Exercise details: Identify all lines in the listing that include the word "wrow", and copy them out.
━━ Study material ━━
From an optimization exercise on the open Yosys and OpenROAD flow, aimed at small area, a short achievable clock period and few clock cycles; shortcuts taken in it are not production practice. At most, simulation tests tie the RTL to the original design; equivalence was not proved. The RTL of runs 1 to 5 was laid out without a check of its function. No activity file was given, so power comes from the tool's default toggle rates.

### design.v
module jvs_relay (
    input  wire       clk,
    input  wire       rst,
    input  wire       host_rx_valid,
    input  wire [7:0] host_rx_data,
    output wire       host_rx_ready,
    output wire       host_tx_valid,
    output wire [7:0] host_tx_data,
    input  wire       host_tx_ready,
    input  wire       host_tx_idle,
    input  wire       bus_rx_valid,
    input  wire [7:0] bus_rx_data,
    output wire       bus_rx_ready,
    output wire       bus_tx_valid,
    output wire [7:0] bus_tx_data,
    input  wire       bus_tx_ready,
    input  wire       bus_tx_idle,
    output reg        bus_dir,
    input  wire       bus_sense,
    output reg        status,
    output reg        diag_req,
    output reg  [3:0] diag_code,
    input  wire       diag_done
);
    localparam [7:0] SYNC = 8'hE0;
    localparam [7:0] ESC  = 8'hD0;
    localparam integer LK = 2;
    localparam integer K  = 1 << LK;
    localparam integer LR = 8 - LK;
    localparam integer NR = 1 << LR;
    localparam integer Q  = 4;           
    reg        hrx_rdy;       
    reg        brx_rdy;       
    reg        btx_on;        
    reg        htx_on;        
    reg        btx_vld;       
    reg        htx_vld;       
    reg        hunting;       
    reg        pend;          
    reg        pos_node;      
    reg        pos_len;       
    reg  [7:0] sum_q;         
    reg  [7:0] prev_q;        
    reg        wr_q;          
    reg        rb;            
    reg  [7:0] node_q;
    reg  [7:0] len_q;
    reg  [7:0] rem;           
    reg [LK-1:0] ph;          
    reg [LK-1:0] tau0;        
    reg  [7:0] wcnt;          
    reg  [7:0] rcnt;          
    reg  [7:0] tx_q;          
    reg        half1;         
    reg        esc_e0;        
    reg        last_q;        
    reg  [1:0] hdr;           
    reg  [2:0] cnt;           
    reg  [7:0] hq [0:Q-1];    
    reg  [Q-1:0] hl;          
    assign host_rx_ready = hrx_rdy;
    assign bus_rx_ready  = brx_rdy;
    assign host_tx_valid = htx_vld;
    assign bus_tx_valid  = btx_vld;
    assign host_tx_data  = tx_q;
    assign bus_tx_data   = tx_q;
    wire       rx_fire = (hrx_rdy & host_rx_valid) | (brx_rdy & bus_rx_valid);
    wire [7:0] raw     = ({8{hrx_rdy}} & host_rx_data) | ({8{brx_rdy}} & bus_rx_data);
    wire       is_sync = (raw == SYNC);
    wire       is_pfx  = !pend && (raw == ESC);
    wire [7:0] val     = raw + {7'd0, pend};
    wire       rx_log  = rx_fire && !hunting && !is_pfx;     
    wire       pos_dat = !pos_node && !pos_len;
    wire [7:0] csum    = sum_q + prev_q;                      
    wire [7:0] csum_m1 = csum - 8'd1;
    wire       match   = pend ? (raw == csum_m1) : (raw == csum);
    wire       rem_is1 = (rem == 8'd1);
    wire       len_is0 = pend ? (raw == 8'hFF) : (raw == 8'h00);
    wire       rx_end  = rx_log && ((pos_len && len_is0) || (pos_dat && rem_is1));
    reg  [7:0]   dl [1:K-1];
    reg  [K-1:1] dv;
    wire [K-1:0] dpend = {dv, wr_q};
    reg  [7:0]   wdata;
    reg  [K-1:0] wtake;       
    integer s;
    always @(*) begin
        wdata = prev_q;
        wtake = {{(K-1){1'b0}}, wr_q};
        for (s = 1; s < K; s = s + 1)
            if (dv[s]) begin
                wdata = dl[s];
                wtake = {{(K-1){1'b0}}, 1'b1} << s;
            end
    end
    wire [LK-1:0] wslot = tau0 + wcnt[LK-1:0];
    wire       wen = (|dpend) && ((wcnt == 8'd0) || (ph == wslot));
    wire [LR-1:0] wrow = wcnt[7:LK];
    wire       tx_on   = btx_on | htx_on;
    wire       tx_full = btx_vld | htx_vld;
    wire       tx_fire = (btx_vld & bus_tx_ready) | (htx_vld & host_tx_ready);
    wire       free    = !tx_full || tx_fire;
    wire       hold2   = tx_full && half1;                
    wire       ending  = tx_full && !half1 && last_q;      
    wire       load    = free && !hold2 && !ending;       
    wire       pop     = load && hdr[1] && (cnt != 3'd0);
    wire       room    = (cnt != Q) || pop;
    wire [LK-1:0] rslot = tau0 + rcnt[LK-1:0] + 1'b1;
    wire       more    = (rcnt != len_q);
    wire       push    = more && room && (rcnt != wcnt) && (ph == rslot);
    wire [7:0] tap [0:NR-1];
    genvar r;
    generate
        for (r = 0; r < NR; r = r + 1) begin : g_ring
            reg [8*K-1:0] cells;
            wire sel = wen && (wrow == r);
            always @(posedge clk)
                cells <= {cells[8*K-9:0], sel ? wdata : cells[8*K-1 -: 8]};
            assign tap[r] = cells[7:0];
        end
    endgenerate
    wire [7:0] arr_out = tap[rcnt[7:LK]];
    wire [7:0] len_m1     = len_q - 8'd1;
    wire       fetch_last = (rcnt == len_m1);
    wire [7:0] h0         = hdr[1] ? hq[0] : (hdr[0] ? len_q : node_q);
    wire       h0_last    = hdr[1] ? hl[0] : (hdr[0] && (len_q == 8'd0));
    wire       h0_esc     = (h0 == 8'hD0) || (h0 == 8'hE0);
    wire [2:0] cnt_pop    = cnt - {2'b00, pop};
    integer i;
    always @(posedge clk) begin
        ph <= ph + 1'b1;
        for (s = 1; s < K; s = s + 1) begin
            dl[s] <= (s == 1) ? prev_q : dl[s-1];
            dv[s] <= dpend[s-1] && !(wen && wtake[s-1]);
        end
        if (wen) begin
            wcnt <= wcnt + 8'd1;
            if (wcnt == 8'd0)
                tau0 <= ph;
        end
        if (rst) begin
            hrx_rdy   <= 1'b0;
            brx_rdy   <= 1'b0;
            btx_on    <= 1'b0;
            htx_on    <= 1'b0;
            btx_vld   <= 1'b0;
            htx_vld   <= 1'b0;
            bus_dir   <= 1'b0;
            status    <= 1'b0;
            diag_req  <= 1'b1;
            diag_code <= 4'd1;
            hunting   <= 1'b1;
            pend      <= 1'b0;
            wr_q      <= 1'b0;
            dv        <= {(K-1){1'b0}};
            ph        <= {LK{1'b0}};
            tx_q      <= SYNC;
            half1     <= 1'b0;
            last_q    <= 1'b0;
        end else begin
            if (diag_req && diag_done) begin
                diag_req <= 1'b0;
                if (diag_code == 4'd4) begin
                    htx_on  <= 1'b1;
                    htx_vld <= 1'b1;
                end else begin
                    hrx_rdy <= 1'b1;
                end
            end
            wr_q <= 1'b0;
            if (rx_fire) begin
                if (hunting) begin
                    if (is_sync) begin
                        hunting  <= 1'b0;
                        pend     <= 1'b0;
                        pos_node <= 1'b1;
                        pos_len  <= 1'b0;
                        sum_q    <= 8'd0;
                        prev_q   <= 8'd0;
                    end
                end else if (is_pfx) begin
                    pend <= 1'b1;
                end else begin
                    pend   <= 1'b0;
                    sum_q  <= csum;
                    prev_q <= val;
                    if (pos_node) begin
                        node_q   <= val;
                        rb       <= (val == 8'hFF);
                        pos_node <= 1'b0;
                        pos_len  <= 1'b1;
                    end else if (pos_len) begin
                        len_q   <= val;
                        rem     <= val;
                        rb      <= rb && (val == 8'h03);
                        pos_len <= 1'b0;
                    end else begin
                        rem  <= rem - 8'd1;
                        wr_q <= 1'b1;
                        if (rem == 8'd3) rb <= rb && (val == 8'hF0);
                        if (rem == 8'd2) rb <= rb && (val == 8'hD9);
                    end
                    if (rx_end) begin
                        hunting <= 1'b1;
                        hrx_rdy <= 1'b0;
                        brx_rdy <= 1'b0;
                        if (hrx_rdy) begin
                            if (!match) begin
                                diag_req  <= 1'b1;
                                diag_code <= 4'd2;
                            end else if (rb && pos_dat) begin
                                diag_req  <= 1'b1;
                                diag_code <= 4'd3;
                            end else begin
                                bus_dir <= 1'b1;
                                status  <= 1'b1;
                                btx_on  <= 1'b1;
                                btx_vld <= 1'b1;
                            end
                        end else begin
                            if (match) begin
                                htx_on  <= 1'b1;
                                htx_vld <= 1'b1;
                            end else begin
                                diag_req  <= 1'b1;
                                diag_code <= 4'd4;
                            end
                        end
                    end
                end
            end
            if (!tx_on)
                hdr <= 2'd0;
            if (free && tx_on) begin
                if (hold2) begin
                    tx_q  <= {3'b110, esc_e0, 4'hF};
                    half1 <= 1'b0;
                end else if (ending) begin
                    btx_on  <= 1'b0;
                    htx_on  <= 1'b0;
                    btx_vld <= 1'b0;
                    htx_vld <= 1'b0;
                    tx_q    <= SYNC;
                    last_q  <= 1'b0;
                end else if (!hdr[1] || cnt != 3'd0) begin
                    tx_q    <= h0_esc ? ESC : h0;
                    half1   <= h0_esc;
                    esc_e0  <= h0[5];
                    last_q  <= h0_last;
                    btx_vld <= btx_on;
                    htx_vld <= htx_on;
                    if (!hdr[1])
                        hdr <= hdr + 2'd1;
                end else begin
                    btx_vld <= 1'b0;
                    htx_vld <= 1'b0;
                end
            end
            for (i = 0; i < Q; i = i + 1) begin
                if (push && cnt_pop == i) begin
                    hq[i] <= arr_out;
                    hl[i] <= fetch_last;
                end else if (pop && i < Q - 1) begin
                    hq[i] <= hq[i+1];
                    hl[i] <= hl[i+1];
                end
            end
            cnt <= cnt_pop + {2'b00, push};
            if (push)
                rcnt <= rcnt + 8'd1;
            if (rx_log && pos_len) begin
                cnt  <= 3'd0;
                rcnt <= 8'd0;
                wcnt <= 8'd0;
            end
            if (bus_dir && !btx_on && bus_tx_idle) begin
                bus_dir <= 1'b0;
                brx_rdy <= 1'b1;
            end
            if (status && !bus_dir && !brx_rdy && !htx_on && !diag_req && host_tx_idle) begin
                status  <= 1'b0;
                hrx_rdy <= 1'b1;
            end
        end
    end
    wire unused_sense = bus_sense;
endmodule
━━━
Response area:
    wire [LR-1:0] wrow = wcnt[7:LK];
            wire sel = wen && (wrow == r);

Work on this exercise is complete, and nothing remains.